Throwable robot takes the point in dangerous situations
- By Patrick Marshall
- Jul 08, 2013
It's an old cliché, but true: Necessity is the mother of invention. In the case of iRobot's new 110 FirstLook robot, the need was for a way to deploy a device without getting soldiers killed.
The FirstLook can be tossed into a building or over a wall. It then maneuvers via a wireless operator control unit, sending back video of the scene to the control unit’s five-inch LCD screen.
According to Mark Belanger, iRobot’s director of robotics products, the 110 FirstLook was first developed for soldiers in Iraq and Afghanistan. "It's all about putting safe separation distance between the warfighter and the threat," Belanger said. "While the original threat was an IED, it could also be an enemy sniper or a trap of any sort that is inside the building. A lot of Marines in Falluja were lost because the enemy was hiding behind bunkers, behind thick walls and elsewhere in compounds. Marines and soldiers couldn't see into these buildings and compounds before they raided them.
Since the terrain often prohibited simply maneuvering a robot over the ground, iRobot designed a throwable robot. "It had to be truly man-portable," said Belanger. "It also had to be really rugged because what they really wanted to do was to throw the robot through a window or over a wall and into a building."
The 110 FirstLook — weighing in at 5.4 pounds — is certainly portable. And it's built to withstand drops of up to 16 feet and is waterproof to a depth of three feet. And it's agile. It can climb steps up to 7 inches high, and it's almost impossible for it to land in such a way that it can't get going.
It has been designed so that no matter how it lands, it can right itself, Belanger said. The operator can either use flippers to right the device or, if the operator can't see the unit, he can press a button that will initiate an automatic self-righting.

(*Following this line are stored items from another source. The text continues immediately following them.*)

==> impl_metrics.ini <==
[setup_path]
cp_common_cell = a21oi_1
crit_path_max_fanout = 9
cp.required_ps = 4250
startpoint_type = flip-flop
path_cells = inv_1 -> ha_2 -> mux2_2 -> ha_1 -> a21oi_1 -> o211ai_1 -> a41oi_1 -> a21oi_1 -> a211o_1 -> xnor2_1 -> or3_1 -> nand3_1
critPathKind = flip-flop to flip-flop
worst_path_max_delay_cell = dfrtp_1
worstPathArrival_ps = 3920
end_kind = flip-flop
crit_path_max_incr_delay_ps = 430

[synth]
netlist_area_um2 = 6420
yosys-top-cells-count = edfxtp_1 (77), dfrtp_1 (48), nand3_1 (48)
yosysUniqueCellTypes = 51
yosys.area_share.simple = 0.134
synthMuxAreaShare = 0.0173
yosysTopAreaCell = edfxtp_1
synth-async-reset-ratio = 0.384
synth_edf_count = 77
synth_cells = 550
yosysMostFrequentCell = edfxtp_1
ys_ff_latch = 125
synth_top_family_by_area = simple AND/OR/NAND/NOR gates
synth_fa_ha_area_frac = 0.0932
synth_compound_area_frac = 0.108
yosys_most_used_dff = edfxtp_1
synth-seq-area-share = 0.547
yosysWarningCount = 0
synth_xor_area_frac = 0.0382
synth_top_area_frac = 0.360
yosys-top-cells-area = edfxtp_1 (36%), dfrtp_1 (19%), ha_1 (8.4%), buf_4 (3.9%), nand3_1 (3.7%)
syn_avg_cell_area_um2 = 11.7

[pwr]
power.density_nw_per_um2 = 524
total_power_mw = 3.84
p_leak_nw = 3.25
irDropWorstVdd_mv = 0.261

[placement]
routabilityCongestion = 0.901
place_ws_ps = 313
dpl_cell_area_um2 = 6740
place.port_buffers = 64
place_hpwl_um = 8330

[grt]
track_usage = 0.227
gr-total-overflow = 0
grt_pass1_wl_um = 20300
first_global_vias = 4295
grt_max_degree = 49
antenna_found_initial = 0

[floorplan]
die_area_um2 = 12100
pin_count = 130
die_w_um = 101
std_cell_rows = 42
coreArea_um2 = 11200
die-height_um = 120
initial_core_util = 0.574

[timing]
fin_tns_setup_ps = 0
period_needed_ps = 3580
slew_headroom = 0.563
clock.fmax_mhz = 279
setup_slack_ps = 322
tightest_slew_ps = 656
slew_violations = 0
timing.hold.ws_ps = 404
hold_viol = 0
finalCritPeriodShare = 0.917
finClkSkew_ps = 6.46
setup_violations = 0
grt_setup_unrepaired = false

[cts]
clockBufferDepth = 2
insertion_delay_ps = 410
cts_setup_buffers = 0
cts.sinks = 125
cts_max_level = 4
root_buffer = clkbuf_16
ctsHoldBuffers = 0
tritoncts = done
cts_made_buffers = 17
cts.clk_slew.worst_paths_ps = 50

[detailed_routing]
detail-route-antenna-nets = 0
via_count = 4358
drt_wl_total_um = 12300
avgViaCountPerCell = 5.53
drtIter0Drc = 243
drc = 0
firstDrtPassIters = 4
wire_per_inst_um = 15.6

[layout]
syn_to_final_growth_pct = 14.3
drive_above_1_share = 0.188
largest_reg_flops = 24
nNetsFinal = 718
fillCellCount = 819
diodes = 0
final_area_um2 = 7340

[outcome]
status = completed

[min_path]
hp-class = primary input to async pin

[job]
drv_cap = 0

The 110 FirstLook – which measures 4 inches by 10 inches by 9 inches – carries four cameras facing to the front, rear and sides. It can move at up to 3.4 miles per hour and has a radio-control range of 656 feet.
While the 110 FirstLook was developed for use by the military, Belanger says it has been increasing deployed domestically by police departments. It has also been used in some nuclear facilities to drive into hot zones for inspections.
The 110 FirstLook is priced under $20,000, and Belanger says the company has sold over 500 during in the past year, with approximately a fifth of those going to police departments.
Patrick Marshall is a freelance technology writer for GCN.